Tuesday, July 19, 2011 by Kimberly Reeves

The University Neighborhood Overlay (UNO) has been one of the city’s most successful programs for promoting affordable housing. But now, supporters of the initial UNO program are pushing hard to revise fee in-lieu terms to target beds, rather than units, in the district.

 

Council was looking for an evaluation of the UNO fee in-lieu after the district’s initial creation. According to the city’s website, Council requested an evaluation of the fee at the end of 2009. Neighborhood Housing and Community Development held two public stakeholder meetings last September. And, now, the Community Development Commission’s UNO Stakeholder Group appears poised to consider the issue.

 

The UNO fees, even more than the downtown density bonuses, appear to have spurred results because of the bump in construction UNO brought to the West University area. The city collected about $1.2 million in fees during the initial wave of construction.

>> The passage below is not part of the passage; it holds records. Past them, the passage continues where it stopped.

### src/bpc_pkg.sv
// Shared types, register codes and constants for the barometric compensation core.
package bpc_pkg;

	localparam int CFG_IDX_W  = 3;
	localparam int CFG_DATA_W = 48;
	localparam int DIV_W      = 32;

	localparam logic [CFG_IDX_W-1:0] REG_CAL_A  = 3'd0;
	localparam logic [CFG_IDX_W-1:0] REG_CAL_B  = 3'd1;
	localparam logic [CFG_IDX_W-1:0] REG_CURVE  = 3'd2;
	localparam logic [CFG_IDX_W-1:0] REG_TEMP   = 3'd3;
	localparam logic [CFG_IDX_W-1:0] REG_OSS    = 3'd4;

	localparam logic [31:0] B6_OFFSET  = 32'd4000;
	localparam logic [31:0] P_MUL_SQ   = 32'd3038;
	localparam logic [31:0] P_MUL_LIN  = 32'hFFFF_E343; // -7357
	localparam logic [31:0] P_OFFSET   = 32'd3791;
	localparam logic [31:0] B7_SCALE   = 32'd50000;
	localparam logic [31:0] B4_BIAS    = 32'd32768;

	typedef struct packed {
		logic [31:0] ac1;
		logic [31:0] ac2;
		logic [31:0] ac3;
		logic [31:0] ac4;
		logic [31:0] ac5;
		logic [31:0] ac6;
		logic [31:0] b1;
		logic [31:0] b2;
		logic [31:0] mc;
		logic [31:0] md;
		logic [1:0]  oss;
	} bpc_cal_t;

endpackage

### src/bpc_cfg.sv
// Calibration register file with unpacked coefficients; ac4..ac6 are zero-extended, the rest sign-extended.
module bpc_cfg
	import bpc_pkg::*;
(
	input  logic                  clk,
	input  logic                  arst_n,
	input  logic                  cfg_we,
	input  logic [CFG_IDX_W-1:0]  cfg_index,
	input  logic [CFG_DATA_W-1:0] cfg_data,
	output bpc_cal_t              cal
);

	logic [47:0] cal_a_q;
	logic [47:0] cal_b_q;
	logic [31:0] curve_q;
	logic [31:0] temp_q;
	logic [1:0]  oss_q;

	always_ff @(posedge clk or negedge arst_n) begin
		if (!arst_n) begin
			cal_a_q <= '0;
			cal_b_q <= '0;
			curve_q <= '0;
			temp_q  <= '0;
			oss_q   <= '0;
		end else if (cfg_we) begin
			case (cfg_index)
				REG_CAL_A: cal_a_q <= cfg_data[47:0];
				REG_CAL_B: cal_b_q <= cfg_data[47:0];
				REG_CURVE: curve_q <= cfg_data[31:0];
				REG_TEMP:  temp_q  <= cfg_data[31:0];
				REG_OSS:   oss_q   <= cfg_data[1:0];
				default: ;
			endcase
		end
	end

	always_comb begin
		cal.ac1 = {{16{cal_a_q[47]}}, cal_a_q[47:32]};
		cal.ac2 = {{16{cal_a_q[31]}}, cal_a_q[31:16]};
		cal.ac3 = {{16{cal_a_q[15]}}, cal_a_q[15:0]};
		cal.ac4 = {16'd0, cal_b_q[47:32]};
		cal.ac5 = {16'd0, cal_b_q[31:16]};
		cal.ac6 = {16'd0, cal_b_q[15:0]};
		cal.b1  = {{16{curve_q[31]}}, curve_q[31:16]};
		cal.b2  = {{16{curve_q[15]}}, curve_q[15:0]};
		cal.mc  = {{16{temp_q[31]}}, temp_q[31:16]};
		cal.md  = {{16{temp_q[15]}}, temp_q[15:0]};
		cal.oss = oss_q;
	end

endmodule

### config.mk
export PLATFORM = sky130hd
export DESIGN_NAME = bpc_cfg
export DESIGN_NICKNAME = d
export VERILOG_FILES = /design/src/bpc_pkg.sv /design/src/bpc_cfg.sv
export SDC_FILE = /design/constraint.sdc
export NUM_CORES = 1
export LEC_CHECK = 0
export BUFFER_PORTS_ARGS = -buffer_cell sky130_fd_sc_hd__clkbuf_2
export CORE_AREA = 2 2 144 146
export CTS_BUF_LIST = sky130_fd_sc_hd__clkbuf_2
export CTS_CLUSTER_SIZE = 14
export DETAILED_ROUTE_END_ITERATION = 8
export DIE_AREA = 0 0 146 148
export MAX_ROUTING_LAYER = met4
export PLACE_DENSITY_LB_ADDON = 0.1
export RECOVER_POWER = 100
export SYNTH_ARGS = -nofsm -noshare
export SYNTH_HDL_FRONTEND = slang
export SYNTH_SLANG_ARGS = --single-unit
### constraint.sdc
create_clock -name clk -period 1.05 [get_ports clk]
set_input_delay 0.105 -clock clk [delete_from_list [all_inputs] [get_ports clk]]
set_output_delay 0.105 -clock clk [all_outputs]
set_load 0.01 [all_outputs]
# Yosys cells after proc, flatten, opt, wreduce, memory -nomap -nowiden
# Index checks and enable logic that the tools add are counted.
[totals]
register_bits = 162
inputBits = 54
out_inout_bits = 322
elab_cells = 15
[classes]
n_eq_ne = 4
reduce_logical = 6
[ops]
columns = ["cell", "n"]
rows = [
  ["$reduce_and 2->1", 5],
  ["$eq 3x2->1 const B", 2],
  ["$eq 3x1->1 const B", 1],
  ["$eq 3x3->1 const B", 1],
  ["$logic_not 3->1", 1],
]

# Logic depth before layout (Yosys ltp)
# Gate-level depths: netlist of run 1.
[depth]
ltp_word = 2
depth_mapped = 4
ltp_nobuf = 2

# Worst setup path after synthesis of run 1
# OpenSTA, ideal clock, no wires.
[synth_timing]
path_kind = "input to register"
start = "input port cfg_index[0]"
end = "register cal_a_q[17]"
setup_time_ns = 0.127
t_arrival_ns = 1.082
required_ns = 0.923
path_slack_ns = -0.159
stages = 4
path_buffers = 2
cell_sequence = "nor4b_2 > buf_4 > buf_6 > mux2_1"
[synth_between]
elab_chain_cells = 2
[synth_rtl]
columns = ["item", "line", "source"]
rows = [
  ["start: declaration", "bpc_cfg.sv:8", "input logic [CFG_IDX_W-1:0] cfg_index,"],
  ["$logic_not 3->1", "bpc_cfg.sv:27", "case (cfg_index)"],
  ["$reduce_and 2->1 (no line)", "-", ""],
  ["end signal: assignment", "bpc_cfg.sv:28", "REG_CAL_A: cal_a_q <= cfg_data[47:0];"],
  ["end: declaration", "bpc_cfg.sv:13", "logic [47:0] cal_a_q;"],
]
# No other way between the ends.
# A chain may end at the register's enable or synchronous reset.

# Final worst setup path of run 1
[layout_timing]
start = "register cal_a_q[15]"
end = "output port cal[247] (netlist name)"
[layout_lines]
columns = ["item", "line", "source"]
rows = [
  ["end: declaration", "bpc_cfg.sv:10", "output bpc_cal_t cal"],
]
# No word-level cell between the ends.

Just over $800,000 was used to construct College House’s student cooperative five-story Laurel House, with ICC Co-operatives possibly slated for a smaller project as funds coming to come into the UNO account.

 

With a city consultant’s report on the fee pending next month, Alan Robinson of College Houses told the Community Development Commission at last week’s meeting that the fee did accomplish its goal.

 

“We were able to use the money from the fee in-lieu for a 176-bed co-op, and it serves us well,” Robinson said. “We’re able to guarantee that it’s priced so someone at 50 percent of median family income or below is going to be able to live there. There’s also a guarantee of 20 percent lower income qualifiers, so we think that they’re all affordable units, created by fee in-lieu.”

 

More development and more beds in UNO equals more ability for affordable housing advocates like College Houses to put units on the ground in UNO. Following Robinson was UT Student Government senator John Lawler, who expressed his support for charging a per-bed fee and encouraged the CDC to consider the input of university students in its final fee in-lieu decision.

 

“West Campus shouldn’t just be a luxury where only rich kids can live,” Lawler said. “So, right now I’m very much in favor of a clear, easily readable picture of what is going to happen, so I can go back to my student government.”

 

CDC members appeared to actively encourage the input of the university community, most of whom are not expected to return until mid-August to participate in a discussion as to what might work for the fee in-lieu program.

 

In his comments, agent Mike McHone, who serves as vice president of University Area Partners, said that the goal of UNO is “to create a program that works for students.” That meant getting students into affordable housing, McHone said.

 

Students are not households in a traditional sense, McHone said. So it makes more sense to model in-lieu fees on the actual parameters of newer student housing projects, which markets and sells based on bedrooms rather than units.

 

McHone asked for more time to develop a plan to present to both the Community Development Commission and the Planning Commission that would fix the problems within UNO and would be designed to maximize student housing.

 

“There is no magic money for projects,” McHone said. “Every dollar that we put into projects is taken out of students’ pockets. Reaching that balance, we don’t want to create a situation that is untenable for the student residents. We don’t’ want to create a problem that stops development.”

 

The easiest sites in West Campus have been redeveloped, McHone told commissioners. At this point, developers are down to sites that have been harder to develop or institutionally owned. Any change in the fee structure needs to respect those factors, McHone said.

 

Quizzed by Vice Chair Karen Paup on issues to address, McHone said his group would be meeting this week on fee in-lieu. He noted that projects in West Campus already had two levels of affordability: mandated units within the project for moderate-income students and the fee in-lieu program to address lower income students who are looking for housing.

 

The process of calculating student income should be streamlined, McHone told Paup, with qualification for affordable housing being more sophisticated than the process the University of Texas set out for scholarships.